Postby Kartik » 04 Dec 2014 12:55

Lets see if there is any forward movement on the stalled MTA project once Putin arrives in New Delhi

Major defence deals to be signed during Putin-Modi summit

In this connection, it is expected that during the summit, Russia and India may ultimately resolve several long-delayed agreements on military-technical cooperation projects between the two countries and sign them finally for their implementation. These agreements, above all, include joint Fifth Generation Fighter Aircraft (FGFA) project and joint development of Multi-role Transport Aircraft (MTA).

A final deal on FGFA for production has been delayed because the Indian Air Force (IAF) did not approve the design and work-share. Now Russia has reportedly agreed that the jet would be a two-seat design, not a one-seater. India’s work-share would also be increased from18 percent to 25 percent, and even up to 40-50 percent in the near future, in view of the steady development of the Indian aviation industry.

Defence and SecurityAccording to the agreement, India’s stealth air-to-air missile “Astra” along with Indo-Russian BrahMos supersonic cruise missile will be mounted on the FGFA.
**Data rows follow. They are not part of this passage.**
## src/rtl/main_bus_arbiter.sv

```systemverilog
// Round-robin arbiter for the shared main memory bus between the cache fill and flush engines.
// Grants one owner at a time, inserts a dead turnaround cycle, revokes unused grants, flags busy collisions.
module main_bus_arbiter #(
    parameter int unsigned NUM_REQ       = 4,
    parameter int unsigned OWNER_W       = 2,
    parameter int unsigned GRANT_TIMEOUT = 16
) (
    input  logic               clk,
    input  logic               reset,
    input  logic [NUM_REQ-1:0] abtr_reqcyc,
    input  logic [NUM_REQ-1:0] bus_busy,
    output logic [NUM_REQ-1:0] abtr_grant,
    output logic [OWNER_W-1:0] owner,
    output logic               bus_owned,
    output logic               timeout_err,
    output logic               collision_err
);

    localparam int unsigned CNT_W = 8;

    typedef enum logic [1:0] {
        ST_IDLE,
        ST_GRANTED,
        ST_BUSY,
        ST_TURN
    } state_t;

    state_t             state_q, state_d;
    logic [NUM_REQ-1:0] grant_q, grant_d;
    logic [OWNER_W-1:0] owner_q, owner_d;
    logic [OWNER_W-1:0] rr_last_q, rr_last_d;
    logic [CNT_W-1:0]   wait_cnt_q, wait_cnt_d;
    logic               bus_owned_q, bus_owned_d;
    logic               timeout_err_q, timeout_err_d;
    logic               collision_err_q, collision_err_d;

    logic [OWNER_W-1:0] arb_ptr;
    logic [OWNER_W-1:0] cand;
    logic [OWNER_W-1:0] win_idx;
    logic               win_valid;
    logic [NUM_REQ-1:0] busy_ignore;

    // In TURN the pointer is already the departing owner, so it drops to lowest priority at once
    always_comb begin
        arb_ptr   = (state_q == ST_TURN) ? owner_q : rr_last_q;
        win_valid = 1'b0;
        win_idx   = '0;
        cand      = '0;
        for (int unsigned i = 1; i <= NUM_REQ; i++) begin
            cand = OWNER_W'((32'(arb_ptr) + i) % NUM_REQ);
            if (!win_valid && abtr_reqcyc[cand]) begin
                win_valid = 1'b1;
                win_idx   = cand;
            end
        end
    end

    // Owner's busy is legal while granted and may lag one cycle into TURN
    always_comb begin
        busy_ignore = '0;
        if (state_q != ST_IDLE) begin
            busy_ignore = NUM_REQ'(1) << owner_q;
        end
    end

    // Next-state and output logic
    always_comb begin
        state_d         = state_q;
        grant_d         = grant_q;
        owner_d         = owner_q;
        rr_last_d       = rr_last_q;
        wait_cnt_d      = wait_cnt_q;
        timeout_err_d   = 1'b0;
        collision_err_d = collision_err_q | (|(bus_busy & ~busy_ignore));

        case (state_q)
            ST_IDLE: begin
                if (win_valid) begin
                    grant_d    = NUM_REQ'(1) << win_idx;
                    owner_d    = win_idx;
                    wait_cnt_d = '0;
                    state_d    = ST_GRANTED;
                end
            end
            ST_GRANTED: begin
                if (bus_busy[owner_q]) begin
                    state_d = ST_BUSY;
                end else if (!abtr_reqcyc[owner_q]) begin
                    grant_d = '0;
                    state_d = ST_TURN;
                end else if (wait_cnt_q == CNT_W'(GRANT_TIMEOUT - 1)) begin
                    grant_d       = '0;
                    timeout_err_d = 1'b1;
                    state_d       = ST_TURN;
                end else begin
                    wait_cnt_d = wait_cnt_q + CNT_W'(1);
                end
            end
            ST_BUSY: begin
                if (!bus_busy[owner_q]) begin
                    grant_d = '0;
                    state_d = ST_TURN;
                end
            end
            ST_TURN: begin
                rr_last_d = owner_q;
                if (win_valid) begin
                    grant_d    = NUM_REQ'(1) << win_idx;
                    owner_d    = win_idx;
                    wait_cnt_d = '0;
                    state_d    = ST_GRANTED;
                end else begin
                    state_d = ST_IDLE;
                end
            end
            default: begin
                grant_d = '0;
                state_d = ST_IDLE;
            end
        endcase

        bus_owned_d = |grant_d;
    end

    always_ff @(posedge clk) begin
        if (reset) begin
            state_q         <= ST_IDLE;
            grant_q         <= '0;
            owner_q         <= '0;
            rr_last_q       <= OWNER_W'(NUM_REQ - 1);
            wait_cnt_q      <= '0;
            bus_owned_q     <= 1'b0;
            timeout_err_q   <= 1'b0;
            collision_err_q <= 1'b0;
        end else begin
            state_q         <= state_d;
            grant_q         <= grant_d;
            owner_q         <= owner_d;
            rr_last_q       <= rr_last_d;
            wait_cnt_q      <= wait_cnt_d;
            bus_owned_q     <= bus_owned_d;
            timeout_err_q   <= timeout_err_d;
            collision_err_q <= collision_err_d;
        end
    end

    assign abtr_grant    = grant_q;
    assign owner         = owner_q;
    assign bus_owned     = bus_owned_q;
    assign timeout_err   = timeout_err_q;
    assign collision_err = collision_err_q;

endmodule

```

## config.mk

```make
export PLATFORM = sky130hd
export DESIGN_NAME = main_bus_arbiter
export DESIGN_NICKNAME = d
export VERILOG_FILES = /design/src/rtl/main_bus_arbiter.sv
export SDC_FILE = /design/constraint.sdc
export NUM_CORES = 1
export LEC_CHECK = 0
export BUFFER_PORTS_ARGS = -buffer_cell sky130_fd_sc_hd__buf_2
export CORE_MARGIN = 5
export CORE_UTILIZATION = 59
export DETAILED_ROUTE_END_ITERATION = 16
export PLACE_DENSITY = 0.83
export SETUP_SLACK_MARGIN = 0.3
export SLEW_MARGIN = 5
export SYNTH_ARGS = -nofsm -noshare
export SYNTH_HDL_FRONTEND = slang
export SYNTH_SLANG_ARGS = --single-unit
export TNS_END_PERCENT = 100
```

## constraint.sdc

```tcl
create_clock -name clk -period 2.82 [get_ports clk]
set_input_delay 0.564 -clock clk [delete_from_list [all_inputs] [get_ports clk]]
set_output_delay 0.564 -clock clk [all_outputs]
set_load 0.03 [all_outputs]
```

==> results of run 1 <==
flip-flops by register name, indices dropped and copies added (netlist names):
name and flops:
owner 2, collision_err 1, rr_last_q 2, timeout_err 1, wait_cnt_q 8, state_q 2, abtr_grant 4, bus_owned 1
layer usage:
layer | global-route usage (%) | wire (µm) | share of wire, % | vias up
li1 | - | - | - | 561
met1 | 21.30 | 1147 | 41 | 557
met2 | 33.95 | 1396 | 50 | 44
met3 | 3.016 | 159 | 5.7 | 14
met4 | 7.458 | 91 | 3.3 | 0
met5 | 0 | 0 | 0 | -
power by group:
part           internal [mW]  total, mW  switching (mW)
combinational          0.233      0.594           0.361
clock                 0.0531      0.149          0.0961
sequential             0.354      0.414          0.0606
what timing repair did:
action / 4_1_cts / 5_1_grt
hold buffers: 0 / 0
gates resized for setup: 0 / 1
endpoints found under the setup margin: 0 / 6
final cells by class:
type	instances	area, µm²
tap	27	33.78
inverter	4	15.01
sequential	21	420.4
multi-input combinational	107	780.7
clock buffer	3	22.52
timing repair buffer	19	97.59
fill	146	606.8
clock inverter	1	5.005
worst max path at each step:
stage	slack [ns]	start	endpoint
3_5_place_dp	0.41	abtr_reqcyc[3]	wait_cnt_q[4]
5_1_grt	0.35	owner[0]	wait_cnt_q[6]
6_report	0.55	owner[0]	wait_cnt_q[6]
3_3_place_gp	0.52	abtr_reqcyc[3]	wait_cnt_q[4]
4_1_cts	0.46	owner[0]	wait_cnt_q[6]
2_1_floorplan	0.76	owner[0]	wait_cnt_q[3]
cells in the mapped netlist, drive strengths merged, types with 3 or more instances:
| cell | count | share of area [%] |
|---|---|---|
| a211oi | 3 | 1.8 |
| a21oi | 13 | 5.5 |
| buf | 3 | 1.9 |
| dfxtp | 21 | 34 |
| ha | 6 | 6.0 |
| inv | 4 | 1.2 |
| mux2i | 5 | 4.0 |
| nand2 | 11 | 3.3 |
| nand2b | 3 | 1.5 |
| nand3 | 3 | 1.2 |
| nor2 | 11 | 3.5 |
| nor4 | 5 | 3.0 |
| o21ai | 4 | 1.6 |
| o2bb2ai | 4 | 2.8 |
| o31ai | 5 | 3.0 |
| or3 | 6 | 3.0 |
| or4 | 5 | 3.0 |
worst max-delay path: stages, from the launching register on:
cell	delay (ns)
dfxtp_1	0.55
mux4_2	0.57
a21boi_4	0.17
a21oi_2	0.53
o31ai_2	0.20
a21oi_1	0.18
through the flow:
step	total power, mW	hold slack, ns	setup slack [ns]
2_1_floorplan	0.8850	0.4428	0.7612
3_3_place_gp	0.9718	0.4675	0.5247
3_5_place_dp	0.9997	0.4752	0.4072
4_1_cts	1.148	0.4961	0.4646
5_1_grt	1.243	0.5141	0.3456
6_report	1.158	0.4920	0.5504
cells by family after synthesis:
| family | Yosys count | synth area share [%] |
|---|---|---|
| and+or+nand+nor | 52 | 23.06 |
| DFF | 21 | 33.84 |
| AOI/OAI and AO/OA | 41 | 24.77 |
| adders and majority gates | 6 | 6.042 |
| muxes | 8 | 8.560 |
| buffers and inverters | 9 | 3.726 |
==> impl_metrics.env, run 1 <==
export IMPL_layout_min_cycle_time_ns=2.270
export IMPL_required_ns=3.07
export IMPL_diodes=0
export IMPL_design_area_um2=1375
export IMPL_crit_path_end_kind="register"
export IMPL_die_h_um=55.89
export IMPL_core_um2=1982
export IMPL_numCtsBuffers=3
export IMPL_status="finished clean"
export IMPL_first_pass_iters=6
export IMPL_track_usage_pct=18.58
export IMPL_crit_fanout=16
export IMPL_post_route_period_util_pct=80.48
export IMPL_cts_root_buf="clkbuf_4"
export IMPL_relSlewSlack_pct=54.38
export IMPL_drive_gt1_share_pct=21.29
export IMPL_fmax_ghz=0.4406
export IMPL_ir_drop_uv=608.0
export IMPL_syn_to_final_growth_pct=10.67
export IMPL_worstSkewPairLatency_ns=0.31
export IMPL_initial_utilization_pct=62.69
export IMPL_fin_cells=182
export IMPL_hold_end="abtr_grant[3]"
export IMPL_critPathLaunchType="register"
export IMPL_drt_wl_total_mm=2.795
export IMPL_clkSinkCount=21
export IMPL_rsz0062_at_grt="no"
export IMPL_dieArea_um2=3124
export IMPL_hpwl_mm=2.146
export IMPL_cts_setup_buffers=0
export IMPL_die_width_um=55.89
export IMPL_reg2reg_to="wait_cnt_q[6]"
export IMPL_cts_path_max_buffers=2
export IMPL_num_io_pins=19
export IMPL_netlist_area_um2=1242
export IMPL_wl_per_cell_um=15.36
export IMPL_min_delay_start="abtr_grant[3]"
export IMPL_powerDensity_nw_per_um2=841.9
export IMPL_synth_ff_type="dfxtp_1"
export IMPL_hold_viol=0
export IMPL_grt_pass1_vias=1168
export IMPL_synth_edf_count=0
export IMPL_placed_cell_area_um2=1343
export IMPL_place_congestion=0.7956
export IMPL_nets=172
export IMPL_grt_max_degree=17
export IMPL_hp_class="register to register"
export IMPL_r2r_worst_path_cells=5
export IMPL_grt_antenna_before_repair=0
export IMPL_worstMarginPinSlew_ns=0.6786
export IMPL_synth_distinct_cells=42
export IMPL_r2r_start="owner[0]"
export IMPL_drc=0
export IMPL_setup_tns_ns=0
export IMPL_cts_clk_slew_worst_paths_ns=0.12
export IMPL_portBuffers=18
export IMPL_report_final_slew_viol_count=0
export IMPL_globalRouteOverflowTotal=0
export IMPL_placedCellCount=178
export IMPL_finish_utilization_pct=69.38
export IMPL_worstSetupPathType="register to register"
export IMPL_arrival_ns=2.52
export IMPL_yosysWarningCount=0
export IMPL_final_setup_viol_count=0
export IMPL_holdPathStages=1
export IMPL_cap_violations=0
export IMPL_htreeDepth=1
export IMPL_drtIter0Drc=42
export IMPL_cts_tree="done"
export IMPL_avgSynthCellArea_um2=9.069
export IMPL_vias=1176
export IMPL_final_common_cell="dfxtp_1"
export IMPL_yosysSeqAreaShare_pct=33.84
export IMPL_grt_pass1_wl_mm=4.795
export IMPL_viasPerCell=6.462
export IMPL_synth_seq_cells=21
export IMPL_syn_nets=153
export IMPL_async_flop_share_pct=0
export IMPL_num_rows=16
export IMPL_clock_skew_ns=0.004155
export IMPL_power_leakage_nw=0.5054
export IMPL_reg2reg_setup_slack_ns=0.55
export IMPL_ant_nets=0
export IMPL_mostFrequentLayoutCells="dfxtp_1, buf_2, a21oi_1"
export IMPL_synth_cells=137
Note: power is estimated with default switching activity, not from simulation.
==> inputs of run 2 (changes only) <==
CORE_UTILIZATION = 55   (was 59)
PLACE_DENSITY = 0.79   (was 0.83)
clock period = 2.15 ns   (was 2.82 ns; I/O delays follow)
==> impl_metrics.env, run 2 (synthesis gave the netlist of run 1 again) <==
export IMPL_numCtsBuffers=3
export IMPL_cts_clk_slew_worst_paths_ns=0.11
export IMPL_clkSinkCount=21
export IMPL_viasPerCell=6.265
export IMPL_required_ns=2.40
export IMPL_core_um2=2191
export IMPL_fmax_ghz=0.5186
export IMPL_nets=189
export IMPL_hold_viol=0
export IMPL_power_leakage_nw=0.5968
export IMPL_diodes=0
export IMPL_grt_max_degree=14
export IMPL_p_switching_mw=0.7991
export IMPL_cts_path_max_buffers=2
export IMPL_drtIter0Drc=55
export IMPL_num_rows=17
export IMPL_mostFrequentLayoutCells="buf_2, dfxtp_1, buf_4"
export IMPL_layout_setup_ws_ns=0.2218
export IMPL_syn_to_final_growth_pct=28.90
export IMPL_ir_drop_uv=1009
export IMPL_grt_antenna_before_repair=0
export IMPL_grt_pass1_vias=1214
export IMPL_first_pass_iters=4
export IMPL_final_common_cell="buf_2"
export IMPL_cap_violations=0
export IMPL_cts_root_buf="clkbuf_4"
export IMPL_drt_wl_total_mm=3.329
export IMPL_globalRouteOverflowTotal=0
export IMPL_drive_gt1_share_pct=39.53
export IMPL_initial_utilization_pct=56.71
export IMPL_status="finished clean"
export IMPL_report_final_slew_viol_count=0
export IMPL_clock_skew_ns=0.001249
export IMPL_htreeDepth=1
export IMPL_rsz0062_at_grt="yes"
export IMPL_p_clk_share_pct=10.4
export IMPL_num_fill_cells=162
export IMPL_die_width_um=57.53
export IMPL_hpwl_mm=2.143
export IMPL_relSlewSlack_pct=58.45
export IMPL_num_io_pins=19
export IMPL_grt_pass1_wl_mm=5.195
export IMPL_combinationalPowerShare_pct=59.8
export IMPL_worstMarginPinSlew_ns=0.6181
export IMPL_vias=1253
export IMPL_setup_tns_ns=0
export IMPL_ant_nets=0
export IMPL_ff_latch_area_um2=427.9
export IMPL_arrival_ns=2.18
export IMPL_cts_tree="done"
export IMPL_drc=0
export IMPL_place_ws_ns=0.09785
export IMPL_place_congestion=0.7941
export IMPL_post_route_period_util_pct=89.68
export IMPL_top_register="wait_cnt_q"
export IMPL_largest_register_ffs=8
export IMPL_track_usage_pct=19.76
export IMPL_hp_class="input port to register"
export IMPL_powerDensity_nw_per_um2=1154
export IMPL_wl_per_cell_um=16.65
export IMPL_die_h_um=57.53
export IMPL_crit_path_end_kind="register"
export IMPL_pwr_share_seq_pct=29.7
export IMPL_layout_min_cycle_time_ns=1.928
export IMPL_worstSetupPathType="register to register"
export IMPL_swShare_pct=43.23
export IMPL_worstSkewPairLatency_ns=0.31
export IMPL_dieArea_um2=3310
export IMPL_final_setup_viol_count=0
export IMPL_multiInputGateArea_um2=862.1
export IMPL_portBuffers=18
export IMPL_critPathLaunchType="register"
export IMPL_holdBufCountCts=0
export IMPL_intPower_mw=1.049
export IMPL_crit_fanout=7
export IMPL_whs_ns=0.4424
export IMPL_finish_utilization_pct=73.10
[run 2: area by class of cell]
class	count	area share (%)
inverters	4	1.094
repair buffers	36	14.53
multi-input cells	107	53.83
flip-flops and latches	21	26.72
clock buffers	4	1.641
well taps	28	2.187
[run 2: power groups by stage]
stage | registers, mW | logic (mW) | clock network [mW]
floorplan | 0.607 | 0.579 | 0
global placement | 0.549 | 0.802 | 0
detailed placement | 0.553 | 0.828 | 0
CTS | 0.542 | 0.952 | 0.194
global route | 0.561 | 1.20 | 0.218
finish | 0.550 | 1.11 | 0.193
[run 2: repair_timing]
action / in CTS / in global routing
resized for setup: 7 / 18
endpoints found under the setup margin: 12 / 15
gates cloned: 1 / 0
pin swaps: 2 / 5
endpoints found under the hold margin: 0 / 0
setup buffers: 5 / 5
[run 2: final timing paths]
| kind | start | endpoint | slack, ns | cells after the start |
|---|---|---|---|---|
| hold / removal | reset | state_q[1] | 0.44 | 2 |
| hold reg to reg | wait_cnt_q[7] | wait_cnt_q[7] | 0.49 | 2 |
| setup reg to reg | owner[0] | wait_cnt_q[2] | 0.22 | 6 |
| setup / recovery | owner[0] | wait_cnt_q[2] | 0.22 | 6 |
[run 2: metrics by stage]
step           area [µm²]  power (mW)  cells
2_1_floorplan        1256       1.186    137
3_3_place_gp         1398       1.351    185
3_5_place_dp         1398       1.380    185
4_1_cts              1490       1.688    195
5_1_grt              1602       1.982    200
6_report             1602       1.848    200
[run 2: per-layer routing]
layer	part of all wire (%)	vias to the layer above	GRT usage [%]
li1	-	602	-
met1	39	587	20.71
met2	53	46	37.10
met3	4.3	18	3.394
met4	3.9	0	9.934
met5	0	-	0
[run 2: worst max-delay path, cell delays in order (launching register included)]
cell and delay [ns]:
dfxtp_4 0.40, mux4_2 0.57, nor2_2 0.13, a21oi_2 0.08
buf_6 0.15, or4_4 0.41, a21oi_2 0.14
The preliminary design agreement on FGFA had been signed in 2010 between Indian HAL and Russian Sukhoi Design Bureau to build the jet for the use by both countries. The final design contract was to be signed in July-August 2012. But the deadline has already passed. According to the Indian media reports, under the programme, India is expected to build 200 fighter jets at the cost of $30 billion.

FGFA is not the only Indo-Russia joint project. The two countries also signed an agreement on the joint development of MTA in 2007, based on Il-214 Russian plane. The cost of the $600 million project is being equally shared by the two countries. The MTA, when developed, will have ready market for 205 aircraft - 45 for the Indian Air Force, 100 for the Russian Air Force, and 60 more for exporting to friendly countries. The international market for MTA is estimated at 390 planes. Under the agreement, thirty percent of the annual production of planes could be exported to third countries.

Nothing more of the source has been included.